В Китай Оскар фон Эшенбах, генерал-майор по званию, приехал в качестве военного атташе. Его речь была короткой, но исчерпывающей; он прекрасно понимал нужды публики, как и то, что повод предстоящего празднества ее мало интересовал. Бокалы зазвенели снова; залу начали готовить к аукциону.
— Джорджи, мой милый мальчик!
Почувствовав, что нужда в нем отпала, но не переставая улыбаться мелкими ровными зубами, Оскар резво двинулся к столу, за которым сидел его зять. Он звал его Джорджи, на английский манер, потому что так звала его и супруга; из ее уст, по крайней мере, это звучало трогательно.
— Папа!
— Керстин, душа моя, дай тебя обнять.
— Не знал, что вы поддадитесь на уговоры Элизабет, — усмехнулся Райнтхаллер.
— Она маленькая паршивка, но, стоит признать, весьма очаровательная, — неравнодушно произнес фон Эшенбах. — Впрочем, как идут твои дела?
— Много болтают про банкротство Курта и Штойбена. Георгу это оказалось на руку, но только и всего. Правда, любимый?
Георг коротко кивнул.
— Это те двое, что держали сталепрокат в Гархинге?

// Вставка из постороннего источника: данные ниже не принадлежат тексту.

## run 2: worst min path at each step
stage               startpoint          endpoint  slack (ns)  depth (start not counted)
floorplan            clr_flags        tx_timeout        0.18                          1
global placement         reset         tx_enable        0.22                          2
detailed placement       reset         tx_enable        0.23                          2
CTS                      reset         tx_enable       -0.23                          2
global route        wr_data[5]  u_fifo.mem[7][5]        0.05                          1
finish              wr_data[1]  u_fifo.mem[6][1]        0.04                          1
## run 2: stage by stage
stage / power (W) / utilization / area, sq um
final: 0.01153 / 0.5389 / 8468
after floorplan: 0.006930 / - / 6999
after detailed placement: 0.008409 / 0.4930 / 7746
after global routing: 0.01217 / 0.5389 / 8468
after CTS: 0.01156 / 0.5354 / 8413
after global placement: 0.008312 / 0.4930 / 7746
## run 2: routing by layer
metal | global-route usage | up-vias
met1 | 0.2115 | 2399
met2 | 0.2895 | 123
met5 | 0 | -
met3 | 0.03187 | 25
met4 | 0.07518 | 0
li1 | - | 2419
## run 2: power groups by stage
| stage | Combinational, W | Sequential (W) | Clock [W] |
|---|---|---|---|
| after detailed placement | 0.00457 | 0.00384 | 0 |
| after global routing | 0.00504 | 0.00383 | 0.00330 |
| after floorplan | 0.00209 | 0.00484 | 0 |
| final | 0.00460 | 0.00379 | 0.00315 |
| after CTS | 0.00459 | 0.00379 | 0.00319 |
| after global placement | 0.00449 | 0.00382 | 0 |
### src/rtl/invsqrt_pipe_newton_mul.sv
// rtl/invsqrt_pipe_newton_mul.sv - combinational positive-float multiply, truncating
module fp_mul31
  import invsqrt_pipe_newton_pkg::*;
(
  input  logic [WORD_W-1:0] a_i,
  input  logic [WORD_W-1:0] b_i,
  output logic [WORD_W-1:0] p_o
);

  logic [EXP_W-1:0]  ea, eb;
  logic [2*MAN_W+1:0] prod;
  logic signed [9:0] e_sum;
  logic [MAN_W-1:0]  man;

  always_comb begin
    ea    = a_i[WORD_W-1:MAN_W];
    eb    = b_i[WORD_W-1:MAN_W];
    prod  = {1'b1, a_i[MAN_W-1:0]} * {1'b1, b_i[MAN_W-1:0]};
    e_sum = $signed({2'b00, ea}) + $signed({2'b00, eb}) - 10'sd127
          + $signed({9'b0, prod[47]});
    // product of two [1,2) mantissas lies in [1,4): at most one normalizing shift
    man   = prod[47] ? 23'(prod >> 24) : 23'(prod >> 23);
    if (ea == '0 || eb == '0) begin
      p_o = '0;
    end else if (e_sum <= 10'sd0) begin
      p_o = '0;
    end else if (e_sum >= 10'sd255) begin
      p_o = FLT_MAX31;
    end else begin
      p_o = {e_sum[7:0], man};
    end
  end

endmodule
--- src/rtl/comp_8_serial_pkg.sv ---
// Shared parameters and types for the serial magnitude comparator.
package comp_pkg;
  localparam int WIDTH_DEF = 8;
  localparam int DIGIT_DEF = 2;
  localparam int NDIG_DEF  = WIDTH_DEF / DIGIT_DEF;
  localparam int CNT_W     = (NDIG_DEF > 1) ? $clog2(NDIG_DEF) : 1;

  typedef enum logic [1:0] {
    ARM  = 2'd0,
    RUN  = 2'd1,
    DONE = 2'd2
  } state_t;
endpackage

--- src/rtl/comp_8_serial_if.sv ---
// Operand/result bundle. There is no handshake: operands are sampled once on the
// first rst_n-high edge, and g/e are final once the block reaches DONE.
interface comp_8_serial_if #(
  parameter int WIDTH = 8
);
  logic [WIDTH-1:0] ina;
  logic [WIDTH-1:0] inb;
  logic             g;
  logic             e;

  modport master (output ina, inb, input g, e);
  modport slave  (input ina, inb, output g, e);
endinterface

--- src/rtl/comp_8_serial_digit.sv ---
// Combinational unsigned compare of one DIGIT-bit slice.
module comp_digit #(
  parameter int DIGIT = 2
) (
  input  logic [DIGIT-1:0] a,
  input  logic [DIGIT-1:0] b,
  output logic             gt,
  output logic             eq
);
  assign gt = (a > b);
  assign eq = (a == b);
endmodule
`config.mk`:
```
export PLATFORM = sky130hd
export DESIGN_NAME = rv_muldiv
export DESIGN_NICKNAME = d
export VERILOG_FILES = /design/src/rtl/rv_muldiv_pkg.sv /design/src/rtl/rv_muldiv.sv
export SDC_FILE = /design/constraint.sdc
export NUM_CORES = 1
export LEC_CHECK = 0
export CAP_MARGIN = 20
export CORE_ASPECT_RATIO = 0.9
export CORE_UTILIZATION = 50
export DETAILED_ROUTE_END_ITERATION = 16
export PLACE_DENSITY = 0.78
export SLEW_MARGIN = 30
export SYNTH_ARGS = -nofsm -noshare
export SYNTH_HDL_FRONTEND = slang
export SYNTH_SLANG_ARGS = --single-unit
```
`constraint.sdc`:
```
create_clock -name i_clk -period 9.7 [get_ports i_clk]
set_input_delay 1.94 -clock i_clk [delete_from_list [all_inputs] [get_ports i_clk]]
set_output_delay 1.94 -clock i_clk [all_outputs]
set_load 0.005 [all_outputs]
```
$ cat src/rtl/popcount_stream_if.sv
`default_nettype none
// ============================================================================
// Module   : popcount_stream_if
// Brief    : Input-word and result handshakes of the popcount_stream engine.
// Revision : 1.0 - initial release
// ============================================================================
interface popcount_stream_if #(
    parameter int DATA_W = 10,
    parameter int ACC_W  = 16
);
    logic              in_valid;
    logic              in_ready;
    logic [DATA_W-1:0] in_data;
    logic              in_last;
    logic              mode;
    logic              out_valid;
    logic              out_ready;
    logic [ACC_W-1:0]  out_count;
    logic              out_overflow;

    modport master (
        output in_valid, in_data, in_last, mode, out_ready,
        input  in_ready, out_valid, out_count, out_overflow
    );

    modport slave (
        input  in_valid, in_data, in_last, mode, out_ready,
        output in_ready, out_valid, out_count, out_overflow
    );
endinterface
`default_nettype wire

$ cat src/rtl/popcount_stream.sv
`default_nettype none
// ============================================================================
// Module   : popcount_stream
// Brief    : Chunked population count with per-word or saturating per-packet
//            totals, valid/ready on both sides.
// Revision : 1.0 - initial release
// ============================================================================
module popcount_stream #(
    parameter int DATA_W  = 10,
    parameter int CHUNK_W = 4,
    parameter int ACC_W   = 16
) (
    input  wire logic         clk,
    input  wire logic         rst,
    popcount_stream_if.slave  bus
);
    localparam int c_NCHUNK = (DATA_W + CHUNK_W - 1) / CHUNK_W;
    localparam int c_PAD_W  = c_NCHUNK * CHUNK_W;
    localparam int c_POS_W  = $clog2(CHUNK_W + 1);
    localparam int c_IDX_W  = (c_NCHUNK > 1) ? $clog2(c_NCHUNK) : 1;
    localparam logic [c_IDX_W-1:0] c_LAST_IDX = c_IDX_W'(c_NCHUNK - 1);

    localparam logic [1:0] c_S_IDLE  = 2'd0;
    localparam logic [1:0] c_S_COUNT = 2'd1;
    localparam logic [1:0] c_S_DONE  = 2'd2;

    logic [1:0]         r_state;
    logic [1:0]         w_state_nxt;
    logic [c_PAD_W-1:0] r_shift;
    logic [c_IDX_W-1:0] r_idx;
    logic               r_last;
    logic               r_mode;
    logic [ACC_W-1:0]   r_total;
    logic               r_ovf;
    logic               r_emitted;

    logic               w_in_ready;
    logic               w_accept;
    logic               w_last_chunk;
    logic [c_PAD_W-1:0] w_padded;
    logic [CHUNK_W-1:0] w_chunk;
    logic [c_POS_W-1:0] w_pop;
    logic [ACC_W:0]     w_pop_ext;
    logic [ACC_W:0]     w_sum;

    assign w_in_ready   = (r_state == c_S_IDLE) && !rst;
    assign w_accept     = bus.in_valid && w_in_ready;
    assign w_last_chunk = (r_idx == c_LAST_IDX);
    // The current chunk always sits at the bottom of the shift register.
    assign w_chunk      = r_shift[CHUNK_W-1:0];

    always_comb begin
        w_padded = '0;
        w_padded[DATA_W-1:0] = bus.in_data;
    end

    always_comb begin
        w_pop = '0;
        for (int k = 0; k < CHUNK_W; k++) begin
            w_pop = w_pop + c_POS_W'(w_chunk[k]);
        end
    end

    // One spare bit above the total exposes saturation as a carry-out.
    assign w_pop_ext = (ACC_W + 1)'(w_pop);
    assign w_sum     = {1'b0, r_total} + w_pop_ext;

    always_comb begin
        w_state_nxt = r_state;
        case (r_state)
            c_S_IDLE: begin
                if (w_accept) begin
                    w_state_nxt = c_S_COUNT;
                end
            end
            c_S_COUNT: begin
                if (w_last_chunk) begin
                    w_state_nxt = (!r_mode || r_last) ? c_S_DONE : c_S_IDLE;
                end
            end
            c_S_DONE: begin
                if (bus.out_ready) begin
                    w_state_nxt = c_S_IDLE;
                end
            end
            default: w_state_nxt = c_S_IDLE;
        endcase
    end

    always_ff @(posedge clk) begin
        if (rst) begin
            r_state   <= c_S_IDLE;
            r_shift   <= '0;
            r_idx     <= '0;
            r_last    <= 1'b0;
            r_mode    <= 1'b0;
            r_total   <= '0;
            r_ovf     <= 1'b0;
            r_emitted <= 1'b1;
        end else begin
            r_state <= w_state_nxt;
            case (r_state)
                c_S_IDLE: begin
                    if (w_accept) begin
                        r_shift   <= w_padded;
                        r_idx     <= '0;
                        r_last    <= bus.in_last;
                        r_mode    <= bus.mode;
                        r_emitted <= 1'b0;
                        // A per-word request or a fresh packet starts from zero.
                        if (!bus.mode || r_emitted) begin
                            r_total <= '0;
                            r_ovf   <= 1'b0;
                        end
                    end
                end
                c_S_COUNT: begin
                    r_shift <= r_shift >> CHUNK_W;
                    r_idx   <= r_idx + c_IDX_W'(1);
                    if (w_sum[ACC_W]) begin
                        r_total <= '1;
                        r_ovf   <= 1'b1;
                    end else begin
                        r_total <= w_sum[ACC_W-1:0];
                    end
                end
                c_S_DONE: begin
                    if (bus.out_ready) begin
                        r_emitted <= 1'b1;
                    end
                end
                default: ;
            endcase
        end
    end

    assign bus.in_ready     = w_in_ready;
    assign bus.out_valid    = (r_state == c_S_DONE);
    assign bus.out_count    = (r_state == c_S_DONE) ? r_total : '0;
    assign bus.out_overflow = (r_state == c_S_DONE) ? r_ovf : 1'b0;

endmodule
`default_nettype wire

$ cat src/flat_wrapper.sv
// flat-port wrapper written by rule: the top's interface ports become plain ports
module popcount_stream_flat 
#(
    parameter int DATA_W  = 10,
    parameter int CHUNK_W = 4,
    parameter int ACC_W   = 16
)
  (clk, rst, bus_in_valid, bus_in_data, bus_in_last, bus_mode, bus_out_ready, bus_in_ready, bus_out_valid, bus_out_count, bus_out_overflow);
  popcount_stream_if #(.DATA_W(DATA_W), .ACC_W(ACC_W)) bus_i ();
  input  wire logic clk;
  input  wire logic rst;
  input wire logic [$bits(bus_i.in_valid)-1:0] bus_in_valid;
  input wire logic [$bits(bus_i.in_data)-1:0] bus_in_data;
  input wire logic [$bits(bus_i.in_last)-1:0] bus_in_last;
  input wire logic [$bits(bus_i.mode)-1:0] bus_mode;
  input wire logic [$bits(bus_i.out_ready)-1:0] bus_out_ready;
  output wire logic [$bits(bus_i.in_ready)-1:0] bus_in_ready;
  output wire logic [$bits(bus_i.out_valid)-1:0] bus_out_valid;
  output wire logic [$bits(bus_i.out_count)-1:0] bus_out_count;
  output wire logic [$bits(bus_i.out_overflow)-1:0] bus_out_overflow;
  assign bus_i.in_valid = bus_in_valid;
  assign bus_i.in_data = bus_in_data;
  assign bus_i.in_last = bus_in_last;
  assign bus_i.mode = bus_mode;
  assign bus_i.out_ready = bus_out_ready;
  assign bus_in_ready = bus_i.in_ready;
  assign bus_out_valid = bus_i.out_valid;
  assign bus_out_count = bus_i.out_count;
  assign bus_out_overflow = bus_i.out_overflow;
  popcount_stream #(.DATA_W(DATA_W), .CHUNK_W(CHUNK_W), .ACC_W(ACC_W)) u_core (.clk(clk), .rst(rst), .bus(bus_i));
endmodule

— И еще паре пригородов, — подтвердил Георг.
— Эх Джорджи, Джорджи! Помню, твой дядя говорил, что табак принесет семье гораздо больше прибыли, но черта с два ты его послушал!
— Пока что табак приносит мне одни убытки. Не хотите сигару?
Мужчины рассмеялись.
— Скоро начнется, — не без удовольствия сообщила Керстин.
— Будешь им содействовать, Кики? — ласково поинтересовался Георг.
— Элизабет говорила, что выставят одну очень редкую коллекцию французских гравюр. Кажется, эротических, — фрау Райнтхаллер улыбнулась, недвусмысленно глядя на мужа.
Он достал из внутреннего кармана чек и вписал внушительную сумму. Керстин посмотрела на бумагу удивленно, прищурилась, как маленькая лиса, и произнесла с волнительным придыханием:
— Я ведь достаточно часто говорю, как сильно тебя обожаю?
На лице Георга промелькнуло выражение согласия. Супруга поцеловала его украдкой перед тем, как удалиться, коротко и непринужденно. Он посмотрел ей вслед, любуясь тонкой талией и изящными движениями широких бедер в складках блестящего платья.
— Я смотрю, ты все так же потакаешь ее прихотям, как и пятнадцать лет назад!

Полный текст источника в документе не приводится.